“There’s no compression algorithm for experience. You can’t learn certain lessons without going through the curve.” Andy Jassy, CEO AWS
There’s no substitute for experience, I’m sure this is a lesson we’ve all learned many times. I had a refresher course in this recently while trying to further refine a CloudFormation template I’ve been working on. I was experimenting with adding an S3 VPC Endpoint and it wasn’t working as I had anticipated (though it was working as it should, the problem was really a “user error” but let’s move on….) so I then decided to perform the following to resolve the S3 VPC Endpoint problem:
- Delete the S3 VPC Endpoint manually
- Tweak my CloudFormation template to fix the S3 VPC Endpoint creation statement
- Perform an update of my CloudFormation stack to deploy the new S3 VPC Endpoint
So I did that and when I ran a stack update, I received an UPDATE_FAILED message because the VPC Endpoint I had created with the previous stack update no longer existed:
This is a clean blog, so I’m not going to share the first word that came to my mind but suffice to say, I immediately thought about worst case scenarios, that I had ruined my stack and everything in it, that I had hosed my EC2 instances, etc. Granted, this isn’t a production environment so it wouldn’t be the end of the road is I had to start from scratch but still, who wants to do that?

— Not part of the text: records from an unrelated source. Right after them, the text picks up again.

Source: an optimization exercise on an open RTL-to-GDS flow (aim: a short achievable clock period, few clock cycles per item and low power). Production flows keep margins and buffers that such runs may drop.
RTL that was checked went through simulation tests only; none was proved equivalent to the original.
Power figures rest on the tool's default switching activity, not on a simulated workload.

## cpuTop
module cpuTop (
	input  logic        clk,
	input  logic        rst,
	output logic [31:0] pc,
	output logic        instReqValid,
	input  logic        instReqReady,
	input  logic [31:0] instruction,
	input  logic        instValid,
	output logic        instReady,
	output logic [31:0] memReqAddr,
	output logic [31:0] memReqWdata,
	output logic [3:0]  memReqStrb,
	output logic        memReqWrite,
	output logic        memReqValid,
	input  logic        memReqReady,
	input  logic [31:0] readData,
	input  logic        readValid,
	output logic        readReady,
	output logic        retireWen,
	output logic [4:0]  retireWaddr,
	output logic [31:0] retireWdata,
	output logic [31:0] retirePc,
	output logic        retireValid
);
For scale: roughly 6,200 cells after synthesis, ~84,000 um2 of cells after synthesis.
export LEC_CHECK = 0
export CAP_MARGIN = 20
export CORE_MARGIN = 2
export CORE_UTILIZATION = 40
export SLEW_MARGIN = 20
create_clock -name core_clock -period 11.0 [get_ports {clk}]
standard.sh (not shown) runs the stock make flow with config.mk's settings and CLKGATE_MAP_FILE= SYNTH_SCRIPT=/design/flow/synth_recipe.tcl, a recipe that flattens the netlist after the stock synthesis.
==> flow/flow/run.sh <==
#!/bin/bash
set -euo pipefail
bash standard.sh SETUP_SLACK_MARGIN=7 finish > standard_flow.log 2>&1
==> next run, changes <==
--- a/flow/design.v
+++ b/flow/design.v
@@ -393,33 +393,41 @@
 	logic [31:0] fwdRs, fwdRt;
 	logic        xHitRs, xHitRt, mHitRs, mHitRt;
 	assign xHitRs = vX & xWen & (xRd == rsA) & (rsA != 5'd0);
 	assign xHitRt = vX & xWen & (xRd == rtA) & (rtA != 5'd0);
 	assign mHitRs = vM & mWen & (mRd == rsA) & (rsA != 5'd0);
 	assign mHitRt = vM & mWen & (mRd == rtA) & (rtA != 5'd0);
 	assign fwdRs  = xHitRs ? xRes : mHitRs ? wbData : rfRs;
 	assign fwdRt  = xHitRt ? xRes : mHitRt ? wbData : rfRt;
 	logic hazard;
 	assign hazard = (vX & xIsLd & ((xHitRs & dUsesRs) | (xHitRt & dUsesRt)))
 	              | (mIsLd & ~mDone & ((mHitRs & dUsesRs) | (mHitRt & dUsesRt)));
 	assign dAdv   = vD & xFree & ~hazard;
-	logic [31:0] dImm, dB, dAux, dPcSum;
-	logic [29:0] dPcAdd;
-	assign dImm   = dImmKind[0] ? {16'h0, ir[15:0]} : {{16{ir[15]}}, ir[15:0]};
-	assign dB     = dUseImm ? dImm : fwdRt;
+	logic [31:0] dImm, dB, dAux;
+	logic [29:0] dPcBr, dPcInc, dPcLink;
+	logic        selSt, selLui, selBr;
+	assign dImm   = (op[5:2] == 4'b0011) ? {16'h0, ir[15:0]} : {{16{ir[15]}}, ir[15:0]};
+	assign dB     = (op[5:3] == 3'b001 || op[5:4] == 2'b10) ? dImm : fwdRt;
 	pfxAdd #(.W(30)) addPcD (
-		.a(pcD[31:2]), .b(dIsBr ? {{14{ir[15]}}, ir[15:0]} : 30'd1), .cin(1'b1), .s(dPcAdd), .cout()
+		.a(pcD[31:2]), .b({{14{ir[15]}}, ir[15:0]}), .cin(1'b1), .s(dPcBr), .cout()
 	);
-	assign dPcSum = {dPcAdd, pcD[1:0]};
-	assign dAux   = dIsSt ? fwdRt : dIsLui ? {ir[15:0], 16'h0} : dPcSum;
+	pfxInc #(.W(30)) incPcD (.a(pcD[31:2]), .s(dPcInc));
+	pfxInc #(.W(30)) incPcD2 (.a(dPcInc), .s(dPcLink));
+	assign selSt  = (op[5:3] == 3'b101);
+	assign selLui = (op[5:3] == 3'b001);
+	assign selBr  = (op[5:2] == 4'b0001) | (op == 6'b000001);
+	assign dAux   = selSt  ? fwdRt
+	              : selLui ? {ir[15:0], 16'h0}
+	              : selBr  ? {dPcBr, pcD[1:0]}
+	              :          {dPcLink, pcD[1:0]};
 	always_ff @(posedge clk) begin
 		if (rst) begin
 			vX    <= 1'b0;
 			xDone <= 1'b0;
 		end else begin
 			if (xRedir) begin
 				vX    <= xFree ? 1'b0 : vX;
 				xDone <= ~xFree;
 			end else if (xFree) begin
 				vX    <= dAdv;
 				xDone <= 1'b0;
 			end
@@ -443,25 +451,25 @@
 			xOff0   <= (ir[15:0] == 16'h0);
 			xBrKind <= dBrKind;
 			xShOp   <= dShOp;
 			xSub     <= (dAluOp != 3'd0);
 			xLop     <= dAluOp[1:0];
 			xSelAdd  <= (dResSel == 2'd0) & (dAluOp[2:1] == 2'b00);
 			xSelLog  <= (dResSel == 2'd0) & ((dAluOp == 3'd2) | (dAluOp == 3'd3) | (dAluOp == 3'd4) | (dAluOp == 3'd5));
 			xSelSlt  <= (dResSel == 2'd0) & (dAluOp == 3'd6);
 			xSelSltu <= (dResSel == 2'd0) & (dAluOp == 3'd7);
 			xSelSh   <= (dResSel == 2'd1);
 			xSelAux  <= (dResSel == 2'd2);
 			xSize   <= dSize;
-			xShamt  <= dVarSh ? fwdRs[4:0] : ir[10:6];
+			xShamt  <= ir[2] ? fwdRs[4:0] : ir[10:6];
 		end
 	end
 	logic [31:0] sum, logRes, shRes;
 	logic        cout, lt, ltu, eq;
 	pfxAdd #(.W(32)) addX (.a(xA), .b(xB ^ {32{xSub}}), .cin(xSub), .s(sum), .cout(cout));
 	assign ltu = ~cout;
 	assign lt  = (xA[31] ^ xB[31]) ? xA[31] : sum[31];
 	assign eq  = (xA == xB);
 	always_comb begin
 		case (xLop)
 			2'b10: logRes = xA & xB;       
 			2'b11: logRes = xA | xB;       
=> The new run completed without violations. Clock-buffer cell count shrinks by 22. Clock skew grows by 0.0066 ns. Sequential share of layout area climbs by 0.27 points. Final cell count rises by about 2%. Sequential cell count stays the same. Final area is lower by 0.60%. Register-to-register slack improves by 1.1 ns. Non-clock buffer count shrinks by 100. Setup slack gets better by 1.1 ns.
No run of this note included a check of the RTL's function; only the layout flow was run.


== cedar ==
cpuTop, a different RTL version from the one above (not shown whole).
For scale: about 250 I/O pins, roughly 86000 um2 of cells after synthesis.
Settings: LEC_CHECK=0, CAP_MARGIN=20, CORE_MARGIN=2, CORE_UTILIZATION=40, CTS_BUF_LIST=sky130_fd_sc_hd__clkbuf_8, CTS_CLUSTER_SIZE=24, SLEW_MARGIN=20; clock period 11.0 ns.
Scripts as last shown in full above: flow/flow/run.sh
Testbench counts of cedar, summed over its fixed seeds: cycles 37,667, instructions 28,386.
Modified inputs, oak compared to cedar
-- flow/design.v --
<<< cedar, line 406
	assign wbData = mIsLd ? ldVal : resM;
	logic [31:0] fwdRs, fwdRt;
	logic        xHitRs, xHitRt, mHitRs, mHitRt;
	assign xHitRs = vX & xWen & (xRd == rsA) & (rsA != 5'd0);
	assign xHitRt = vX & xWen & (xRd == rtA) & (rtA != 5'd0);
	assign mHitRs = vM & mWen & (mRd == rsA) & (rsA != 5'd0);
	assign mHitRt = vM & mWen & (mRd == rtA) & (rtA != 5'd0);
	assign fwdRs  = xHitRs ? xRes : mHitRs ? wbData : rfRs;
	assign fwdRt  = xHitRt ? xRes : mHitRt ? wbData : rfRt;
	logic hazard;
	assign hazard = (vX & xIsLd & ((xHitRs & dUsesRs) | (xHitRt & dUsesRt)))
>>> oak, line 406
	assign wbData = mIsLd ? ldVal : resM;
	logic [31:0] fwdRs, fwdRt;
	logic        xHitRs, xHitRt, mHitRs, mHitRt, rHitRs, rHitRt;
	logic        rv;
	logic [4:0]  rWaddr;
	logic [31:0] rWdata;
	assign rHitRs = rv & (rWaddr == rsA) & (rsA != 5'd0);
	assign rHitRt = rv & (rWaddr == rtA) & (rtA != 5'd0);
	assign xHitRs = vX & xWen & (xRd == rsA) & (rsA != 5'd0);
	assign xHitRt = vX & xWen & (xRd == rtA) & (rtA != 5'd0);
	assign mHitRs = vM & mWen & (mRd == rsA) & (rsA != 5'd0);
	assign mHitRt = vM & mWen & (mRd == rtA) & (rtA != 5'd0);
	assign fwdRs  = xHitRs ? xRes : mHitRs ? wbData : rHitRs ? rWdata : rfRs;
	assign fwdRt  = xHitRt ? xRes : mHitRt ? wbData : rHitRt ? rWdata : rfRt;
	logic hazard;
	assign hazard = (vX & xIsLd & ((xHitRs & dUsesRs) | (xHitRt & dUsesRt)))
<<< cedar, line 586
	assign memReqValid = mv;
	always_ff @(posedge clk) begin
		if (mDone & mWen & (mRd != 5'd0)) begin
			rf[mRd] <= wbData;
		end
	end
	logic        rv, rWen;
	logic [4:0]  rWaddr;
	logic [31:0] rWdata, rPc;
	always_ff @(posedge clk) begin
		if (rst) begin
>>> oak, line 591
	assign memReqValid = mv;
	always_ff @(posedge clk) begin
		if (rv & (rWaddr != 5'd0)) begin
			rf[rWaddr] <= rWdata;
		end
	end
	logic        rWen;
	logic [31:0] rPc;
	always_ff @(posedge clk) begin
		if (rst) begin
### Flow results
Per the final summary, oak finished and its layout is clean on timing, DRC and antenna. Register-to-register setup slack in oak is 0.02 ns above cedar. [compare] base=cedar new=oak: setup slack held, power went down 1.4 mW, detailed-route via count went up about 2.5%, design area went up about 1%. Going from cedar to oak, xor and xnor area share after synthesis essentially unchanged, global-route usage went up.
Testbench counts of oak, summed over its fixed seeds: cycles 37,667, instructions 28,386.

==> static timing again, ports no longer ideal <==
In the flow no input, the clock included, has a driving cell. The finished layouts below were timed again as built, in two steps.
Step 1: set_driving_cell puts a clkbuf_16 on clk and a buf_2 on each other input, an assumption about the parent block.
Step 2 adds t to the input delays and takes it off the output delays; t is the mean of the earliest and latest rising clock arrival at the registers after step 1. Input paths then give back, and output paths get back, about the clock's delay inside the block.
Three values: ideal, step 1, step 2; two values: the first two.
run | t, ns | slack for setup (ns) | worst data-port slew with drivers (ns)
the first run of note 1 | 0.907 | 5.828 / 5.828 / 5.828 | 0.08
the second run of note 1 | 0.921 | 6.899 / 6.899 / 6.058 | 0.09
cedar | 1.103 | 6.806 / 6.806 / 5.896 | 0.08
oak | 1.121 | 6.804 / 6.825 / 5.747 | 0.09
After both steps every run listed still meets setup and hold. The setup slack of oak, which loses most, moves by +0.021 ns with the drivers and by -1.057 ns with both steps.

The first lesson I learned is that resources created as part of an AWS CloudFormation stack must be managed and modified through stack updates. Some resources, like an IAM role that is tracked by name, may be re-created with the same exact name if they are manually deleted to get stack updates working once again. But other resources, like VPC Endpoints, are created with a unique ID and resources with a unique ID cannot be manually recreated.
Fortunately, I didn’t totally ruin my infrastructure and this failure was pretty easy to recover from.
- Remove references to the VPC Endpoint in your CloudFormation template and run a stack update.
With each new feature added into my CloudFormation template, I’d save the template with a new “version” number by simply adding v## to the end of the file name. In this case, I added the VPC Endpoint in v9 of my template so I ran a stack update using v8 of my CloudFormation template. As you can see below, performing this update would Remove the VPC Endpoint resource.
Second Lesson Learned: Keep “versions” of your CloudFormation templates.
- When the update completes, you should see a DELETE_COMPLETE event showing the removal of the VPC Endpoint as shown below:
- With the VPC Endpoint properly removed, edit your CloudFormation template (in this case I edited my v9 template) to set the correct VPC Endpoint statements/options and save it. Update the CloudFormation stack with the v9 template to see that a VPC Endpoint will now be added.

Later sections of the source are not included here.